Gene D. Cohen (1944–2009) was an American psychiatrist who pioneered research into geriatric mental health. He was the first head of the Center on Aging at the National Institute of Mental Health, the first government-supported center on mental health and aging in the world, and was later the first director of the Center on Aging, Health, and the Humanities at the George Washington University.
Cohen was born on September 18, 1944 in Brockton, Massachusetts, where he showed a predilection for science at an early age.
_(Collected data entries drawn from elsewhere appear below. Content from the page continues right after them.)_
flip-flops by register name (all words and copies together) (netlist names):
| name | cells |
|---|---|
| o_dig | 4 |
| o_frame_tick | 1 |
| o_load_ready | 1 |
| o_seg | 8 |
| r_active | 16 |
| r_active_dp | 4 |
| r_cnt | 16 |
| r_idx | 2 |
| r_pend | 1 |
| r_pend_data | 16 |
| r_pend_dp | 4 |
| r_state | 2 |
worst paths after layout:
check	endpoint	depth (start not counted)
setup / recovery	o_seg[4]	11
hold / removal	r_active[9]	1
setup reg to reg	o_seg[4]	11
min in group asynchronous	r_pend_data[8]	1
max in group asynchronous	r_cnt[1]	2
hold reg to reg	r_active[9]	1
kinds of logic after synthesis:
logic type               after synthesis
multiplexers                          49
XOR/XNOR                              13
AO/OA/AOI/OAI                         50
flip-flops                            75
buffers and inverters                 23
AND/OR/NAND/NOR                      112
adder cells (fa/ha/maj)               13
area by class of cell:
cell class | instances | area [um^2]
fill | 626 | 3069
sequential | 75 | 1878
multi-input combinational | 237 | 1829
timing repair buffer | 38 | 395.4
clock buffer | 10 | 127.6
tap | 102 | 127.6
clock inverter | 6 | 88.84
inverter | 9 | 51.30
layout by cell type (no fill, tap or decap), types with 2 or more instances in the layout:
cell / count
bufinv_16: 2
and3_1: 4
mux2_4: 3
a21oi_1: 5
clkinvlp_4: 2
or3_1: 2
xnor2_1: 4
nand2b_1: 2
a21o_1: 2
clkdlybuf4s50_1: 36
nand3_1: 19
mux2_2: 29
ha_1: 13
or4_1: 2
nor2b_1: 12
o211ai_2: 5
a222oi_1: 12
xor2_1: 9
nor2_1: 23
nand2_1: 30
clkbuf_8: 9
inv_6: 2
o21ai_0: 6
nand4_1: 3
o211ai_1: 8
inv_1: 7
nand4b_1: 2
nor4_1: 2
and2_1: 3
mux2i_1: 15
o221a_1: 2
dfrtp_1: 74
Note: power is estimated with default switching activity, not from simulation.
--- config.mk ---
export PLATFORM = sky130hd
export DESIGN_NAME = fp16_to_int_seq
export DESIGN_NICKNAME = d
export VERILOG_FILES = /design/src/rtl/fp16_to_int_seq.sv
export SDC_FILE = /design/constraint.sdc
export NUM_CORES = 1
export LEC_CHECK = 0
export BUFFER_PORTS_ARGS = -buffer_cell sky130_fd_sc_hd__buf_2
export CAP_MARGIN = 10
export CORE_MARGIN = 4
export CORE_UTILIZATION = 45
export CTS_CLUSTER_DIAMETER = 200
export DETAILED_ROUTE_END_ITERATION = 10
export SLEW_MARGIN = 20
export SYNTH_ARGS = -nofsm -noshare
export SYNTH_HDL_FRONTEND = slang
export SYNTH_SLANG_ARGS = --single-unit
export TNS_END_PERCENT = 50
--- constraint.sdc ---
create_clock -name clk -period 3.3 [get_ports clk]
set_input_delay 0.495 -clock clk [delete_from_list [all_inputs] [get_ports clk]]
set_output_delay 0.495 -clock clk [all_outputs]
set_load 0.05 [all_outputs]
**config.mk**
```make
export PLATFORM = sky130hd
export DESIGN_NAME = fetch_unit_flat
export DESIGN_NICKNAME = d
export VERILOG_FILES = /design/src/rtl/fetch_unit_if.sv /design/src/rtl/fetch_unit.sv /design/src/flat_wrapper.sv
export SDC_FILE = /design/constraint.sdc
export NUM_CORES = 1
export LEC_CHECK = 0
export ABC_AREA = 1
export CORE_UTILIZATION = 40
export DETAILED_ROUTE_END_ITERATION = 6
export MAX_ROUTING_LAYER = met4
export PLACE_DENSITY_LB_ADDON = 0.3
export SYNTH_ARGS = -nofsm -noshare
export SYNTH_HDL_FRONTEND = slang
export SYNTH_SLANG_ARGS = --single-unit
```
**constraint.sdc**
```tcl
create_clock -name CLK -period 3.2 [get_ports CLK]
set_input_delay 0.64 -clock CLK [delete_from_list [all_inputs] [get_ports CLK]]
set_output_delay 0.64 -clock CLK [all_outputs]
set_load 0.03 [all_outputs]
```
**src/rtl/fetch_unit_if.sv**
```systemverilog
// Fetch-stage bus: redirect inputs from execute, instruction-memory port and
// the fetched-instruction outputs toward decode.
interface fetch_unit_if;
    logic        redirect_valid;
    logic [1:0]  pcsrc;
    logic [25:0] jaddr;
    logic [31:0] jr_addr;
    logic [15:0] br_imm;
    logic [31:0] br_npc;
    logic        halt;
    logic        stall;
    logic        ihit;
    logic [31:0] imemload;
    logic        imemREN;
    logic [31:0] imemaddr;
    logic        instr_valid;
    logic [31:0] instr_out;
    logic [31:0] npc_out;

    modport master (
        input  redirect_valid, pcsrc, jaddr, jr_addr, br_imm, br_npc,
               halt, stall, ihit, imemload,
        output imemREN, imemaddr, instr_valid, instr_out, npc_out
    );

    modport slave (
        output redirect_valid, pcsrc, jaddr, jr_addr, br_imm, br_npc,
               halt, stall, ihit, imemload,
        input  imemREN, imemaddr, instr_valid, instr_out, npc_out
    );
endinterface

```
**src/rtl/fetch_unit.sv**
```systemverilog
// Instruction fetch stage: sequential PC, redirects from execute, drops an
// in-flight memory response after a redirect, and a sticky halt.
module fetch_unit #(
    parameter logic [31:0] PC_INIT = 32'h0000_0000
) (
    input  logic CLK,
    input  logic nRST,
    fetch_unit_if.master bus
);
    typedef enum logic [1:0] {FETCH, DROP, HALT} state_t;

    localparam logic [1:0] ADD4_DIAOSI   = 2'd0;
    localparam logic [1:0] JUMP_DIAOSI   = 2'd1;
    localparam logic [1:0] JR_DIAOSI     = 2'd2;
    localparam logic [1:0] BRANCH_DIAOSI = 2'd3;

    state_t      state_q, state_d;
    logic [31:0] pc_q, pc_d;
    logic [31:0] req_addr_q, req_addr_d;
    logic        instr_valid_q, instr_valid_d;
    logic [31:0] instr_out_q, instr_out_d;
    logic [31:0] npc_out_q, npc_out_d;

    logic        ren;
    logic        redirect;
    logic [31:0] target;
    logic [31:0] br_off;

    assign redirect = bus.redirect_valid && (bus.pcsrc != ADD4_DIAOSI);
    assign br_off   = {{14{bus.br_imm[15]}}, bus.br_imm, 2'b00};

    always_comb begin
        target = pc_q;
        case (bus.pcsrc)
            JUMP_DIAOSI:   target = {bus.br_npc[31:28], bus.jaddr, 2'b00};
            JR_DIAOSI:     target = bus.jr_addr & 32'hFFFF_FFFC;
            BRANCH_DIAOSI: target = bus.br_npc + br_off;
            default:       target = pc_q;
        endcase
    end

    // Gated by nRST so no request escapes while the block is held in reset.
    always_comb begin
        ren = 1'b0;
        if (nRST) begin
            case (state_q)
                FETCH:   ren = !(instr_valid_q && bus.stall);
                DROP:    ren = 1'b1;
                default: ren = 1'b0;
            endcase
        end
    end

    always_comb begin
        state_d       = state_q;
        pc_d          = pc_q;
        req_addr_d    = req_addr_q;
        instr_valid_d = instr_valid_q;
        instr_out_d   = instr_out_q;
        npc_out_d     = npc_out_q;

        if (!bus.stall) begin
            instr_valid_d = 1'b0;
        end

        if (bus.halt) begin
            state_d       = HALT;
            instr_valid_d = 1'b0;
        end else begin
            case (state_q)
                FETCH: begin
                    if (redirect) begin
                        pc_d          = target;
                        instr_valid_d = 1'b0;
                        // Outstanding read must be drained before the new PC is issued.
                        if (ren && !bus.ihit) begin
                            req_addr_d = pc_q;
                            state_d    = DROP;
                        end
                    end else if (ren && bus.ihit) begin
                        instr_out_d   = bus.imemload;
                        npc_out_d     = pc_q + 32'd4;
                        instr_valid_d = 1'b1;
                        pc_d          = pc_q + 32'd4;
                    end
                end
                DROP: begin
                    if (redirect) begin
                        pc_d          = target;
                        instr_valid_d = 1'b0;
                    end
                    if (bus.ihit) begin
                        state_d = FETCH;
                    end
                end
                HALT: begin
                    instr_valid_d = 1'b0;
                end
                default: begin
                    state_d = FETCH;
                end
            endcase
        end
    end

    always_ff @(posedge CLK or negedge nRST) begin
        if (!nRST) begin
            state_q       <= FETCH;
            pc_q          <= PC_INIT;
            req_addr_q    <= 32'd0;
            instr_valid_q <= 1'b0;
            instr_out_q   <= 32'd0;
            npc_out_q     <= 32'd0;
        end else begin
            state_q       <= state_d;
            pc_q          <= pc_d;
            req_addr_q    <= req_addr_d;
            instr_valid_q <= instr_valid_d;
            instr_out_q   <= instr_out_d;
            npc_out_q     <= npc_out_d;
        end
    end

    assign bus.imemREN     = ren;
    assign bus.imemaddr    = (state_q == DROP) ? req_addr_q : pc_q;
    assign bus.instr_valid = instr_valid_q;
    assign bus.instr_out   = instr_out_q;
    assign bus.npc_out     = npc_out_q;
endmodule

```
**src/flat_wrapper.sv**
```systemverilog
// flat-port wrapper written by rule: the top's interface ports become plain ports
module fetch_unit_flat 
#(
    parameter logic [31:0] PC_INIT = 32'h0000_0000
)
  (CLK, nRST, bus_redirect_valid, bus_pcsrc, bus_jaddr, bus_jr_addr, bus_br_imm, bus_br_npc, bus_halt, bus_stall, bus_ihit, bus_imemload, bus_imemREN, bus_imemaddr, bus_instr_valid, bus_instr_out, bus_npc_out);
  fetch_unit_if bus_i ();
  input  logic CLK;
  input  logic nRST;
  input wire logic [$bits(bus_i.redirect_valid)-1:0] bus_redirect_valid;
  input wire logic [$bits(bus_i.pcsrc)-1:0] bus_pcsrc;
  input wire logic [$bits(bus_i.jaddr)-1:0] bus_jaddr;
  input wire logic [$bits(bus_i.jr_addr)-1:0] bus_jr_addr;
  input wire logic [$bits(bus_i.br_imm)-1:0] bus_br_imm;
  input wire logic [$bits(bus_i.br_npc)-1:0] bus_br_npc;
  input wire logic [$bits(bus_i.halt)-1:0] bus_halt;
  input wire logic [$bits(bus_i.stall)-1:0] bus_stall;
  input wire logic [$bits(bus_i.ihit)-1:0] bus_ihit;
  input wire logic [$bits(bus_i.imemload)-1:0] bus_imemload;
  output wire logic [$bits(bus_i.imemREN)-1:0] bus_imemREN;
  output wire logic [$bits(bus_i.imemaddr)-1:0] bus_imemaddr;
  output wire logic [$bits(bus_i.instr_valid)-1:0] bus_instr_valid;
  output wire logic [$bits(bus_i.instr_out)-1:0] bus_instr_out;
  output wire logic [$bits(bus_i.npc_out)-1:0] bus_npc_out;
  assign bus_i.redirect_valid = bus_redirect_valid;
  assign bus_i.pcsrc = bus_pcsrc;
  assign bus_i.jaddr = bus_jaddr;
  assign bus_i.jr_addr = bus_jr_addr;
  assign bus_i.br_imm = bus_br_imm;
  assign bus_i.br_npc = bus_br_npc;
  assign bus_i.halt = bus_halt;
  assign bus_i.stall = bus_stall;
  assign bus_i.ihit = bus_ihit;
  assign bus_i.imemload = bus_imemload;
  assign bus_imemREN = bus_i.imemREN;
  assign bus_imemaddr = bus_i.imemaddr;
  assign bus_instr_valid = bus_i.instr_valid;
  assign bus_instr_out = bus_i.instr_out;
  assign bus_npc_out = bus_i.npc_out;
  fetch_unit #(.PC_INIT(PC_INIT)) u_core (.CLK(CLK), .nRST(nRST), .bus(bus_i));
endmodule
```
==> results.cfg <==
[timing]
finalClockSkew_ns = 0.00965
finalSetupViolCount = 0
slew_violations = 0
maxSlewHeadroom_pct = 45.6
fin_crit_sh_pct = 94.9
tns_ns = 0
rsz0062_at_grt = false
setup_ws_ns = 0.163
hold_viol = 0
tightest_slew_ns = 0.815
period_needed_ns = 3.04
fmax_mhz = 329

[floorplan]
coreArea_um2 = 21200
die_x_um = 149
ioPinCount = 244
die_h_um = 149
row_count = 53
start_util_pct = 41.1
die_area_um2 = 22300

[synthesis]
synth.ff_latch_count = 131
netlist_area_um2 = 8700
ys.warnings.count = 0
synth_compound_area_share_pct = 15.4
synth_xor_area_share_pct = 1.90
synth_edf_count = 0
synth_top_area_share_pct = 37.7
seq_area_frac_synth_pct = 37.7
muxShareOfSynthArea_pct = 0.129
syn-mean-instance-area_um2 = 6.89
syn_inst = 1263
synthSimpleGateAreaFrac_pct = 32.7
synthArstFlopShare_pct = 100
synth.distinct_cells = 49
synthAdderAreaFrac_pct = 4.54
synthTopCellsByArea = dfrtp_1, nand2_1, o21ai_0
synth_nets = 1440
synth_ff_type = dfrtp_1
synth_top_family_by_area = simple AND/OR/NAND/NOR gates
synth_top_area_cell = dfrtp_1

[global_route]
grt_max_degree = 132
grt_antenna_before_repair = 0
first_global_vias = 8590
grt_pass1_wl_um = 44400
overflow = 0
grt_use_total_pct = 26.4

[placement]
placed_cells = 1748
portBuffers = 241
dpl_worst_slack_ns = 0.140
routabilityCongestion = 0.974
post-dp-hpwl_um = 22300

[pwr]
p_per_area_nw_per_um2 = 427
p_total_mw = 5.16
cellLeakagePower_nw = 5.69
ir_drop_uv = 338

[route]
drc_errors = 0
viasPerCell = 5.22
vias = 9286
wirelength_um = 28300
wl_per_cell_um = 15.9
first_pass_iters = 5
ant_nets = 0
drt_iter0_drc = 556

[final_layout]
diodes = 0
postLayoutCoreUtil_pct = 57.1
drive_gt1_share_pct = 5.78
area_growth_pct = 38.9
nets = 1669
layoutNonFillerInstCount = 1780

[clocking]
cts_hold_buffers = 0
cts_buffers = 17
post_cts_buffers = 0
cts.sinks = 131
worstSkewPairLatency_ns = 0.41
clk_pin_slew_ns = 0.06
cts_tree = done
cts-resized-gates = 0
cts_buffer_depth = 2
cts_max_level = 4
cts_root_buffer = clkbuf_16

[critical_path]
cp-startpoint = u_core.state_q[1]
cp_max_fo = 54
cp.required_ns = 2.56
crit_type = register to output pin
crit_path_start_kind = register
endpoint_kind = output pin
r2r_start = u_core.pc_q[2]
worstPathArrival_ns = 2.40

[worst_hold_path]
hold_path_class = input port to asynchronous set/reset pin

[status]
status = complete, no violations

[run]
cap_violations = 0
## per-layer routing
metal,track usage [%],up-vias,share of wire (%)
met5,-,-,0
met4,9.80,0,3.2
met3,3.72,48,7.0
met2,40.9,380,46
met1,34.9,4231,44
li1,-,4627,-
## synth_stat cells (all sizes together) (2+ instances only)
library cell,number
and3,2
a22o,3
a21oi,57
a31oi,11
a21o,2
o211ai,2
xor2,17
a211oi,8
nor2,104
inv,120
nor4,8
buf,18
a221o,2
nor3,21
nand2,442
dfrtp,131
clkbuf,30
a221oi,16
nand3b,5
o21bai,6
and2,2
nand4,11
ha,30
o31ai,3
or2,5
o21ai,122
nand3,79
## registers in the layout, indices dropped and copies added (netlist names)
register,cells
u_core.bus.instr_out,32
u_core.pc_q,32
u_core.bus.npc_out,32
u_core.bus.instr_valid,1
u_core.state_q,2
u_core.req_addr_q,32
## metrics by stage
step | hold slack (ns) | area (um^2)
3_5_place_dp | 0.464 | 11500
3_3_place_gp | 0.460 | 11500
4_1_cts | 0.398 | 12100
5_1_grt | 0.377 | 12100
6_report | 0.363 | 12100
2_1_floorplan | 0.344 | 8700
## logic make-up after synthesis
kind of cell / count (synthesis)
xor gates and xnor gates: 18
buffers and inverters: 168
muxes: 1
AOI/OAI and AO/OA: 235
adders and majority gates: 31
DFF: 131
and+or+nand+nor: 679
## area by class of cell
class,instances,area [um^2]
clock inverter,15,181
inverter,120,450
multi-input combinational,964,4780
sequential,131,3280
clock buffer,17,425
timing repair buffer,258,2630
fill,2003,9070
tap,275,344
## final timing paths
kind,cells after the start,end,slack [ns]
setup reg to reg,13,u_core.pc_q[28],0.77
max in group asynchronous,2,u_core.bus.npc_out[20],2.32
hold reg to reg,2,u_core.bus.instr_out[15],0.48
setup / recovery,5,bus_imemaddr[16],0.16
min in group CLK,2,u_core.bus.instr_out[15],0.48
hold / removal,2,u_core.req_addr_q[10],0.36
## worst max-delay path: stages (launching register included)
cell             delay, ns
dfrtp_1               0.46
nor2_4                0.32
buf_12                0.26
nand2_1               0.06
o21ai_0               0.12
clkdlybuf4s50_1       0.74
## power breakdown
part / internal, mW / leakage (nW) / switching, mW
Clock: 1.23 / 0.282 / 0.746
Combinational: 0.537 / 3.67 / 0.825
Sequential: 1.73 / 1.74 / 0.0908
## cells in the final DEF, fill, tap and decap left out, types with 4 or more instances in the layout
master,n
o21bai_1,6
nand3b_1,5
clkbuf_16,17
o21ai_0,105
xor2_1,16
ha_1,30
nand2_2,5
nor4_1,6
nand3_1,75
a221oi_1,16
nand4_1,11
nand2_1,436
inv_2,10
dfrtp_1,131
clkinvlp_4,5
o21ai_1,16
buf_4,11
buf_12,7
a211oi_1,8
a31oi_1,11
a21oi_1,57
clkdlybuf4s50_1,240
inv_1,110
nor2_4,4
nor3_1,18
nor2_1,98
nand3_2,4
Power figures use the tool's default switching activity.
He attended Harvard College as an undergraduate, earning his degree in 1966, and four years later graduated from the Georgetown University School of Medicine.
Cohen worked for a time in the United States Public Health Service before becoming the founding Director of the Center on Aging at the National Institute of Mental Health in 1975. In 1981, he earned a Doctorate in Gerontology at the Union Institute and University. He went on to serve as Acting Director of the National Institute on Aging at the National Institutes of Health from 1991-1993 and found the Center on Aging, Health, and the Humanities at the George Washington University in 1994.
Cohen was a dedicated advocate of the idea that the aged are capable of functioning at high levels of creativity and intellectual rigor. When his career began, the medical profession largely treated aging like a disease, but Cohen argued based on his research that the brain would continue creating new cells at any age so long as it was engaged in new and challenging intellectual activities. His work in a number of studies on aging supported this belief, including a 2002 study which suggested that involvement in the arts late in life led to a lower incidence of illness and injury. According to Dr. Walter Reich, a colleague at George Washington University, "Single-handedly he changed the image of aging from one of senescence to a period of creativity."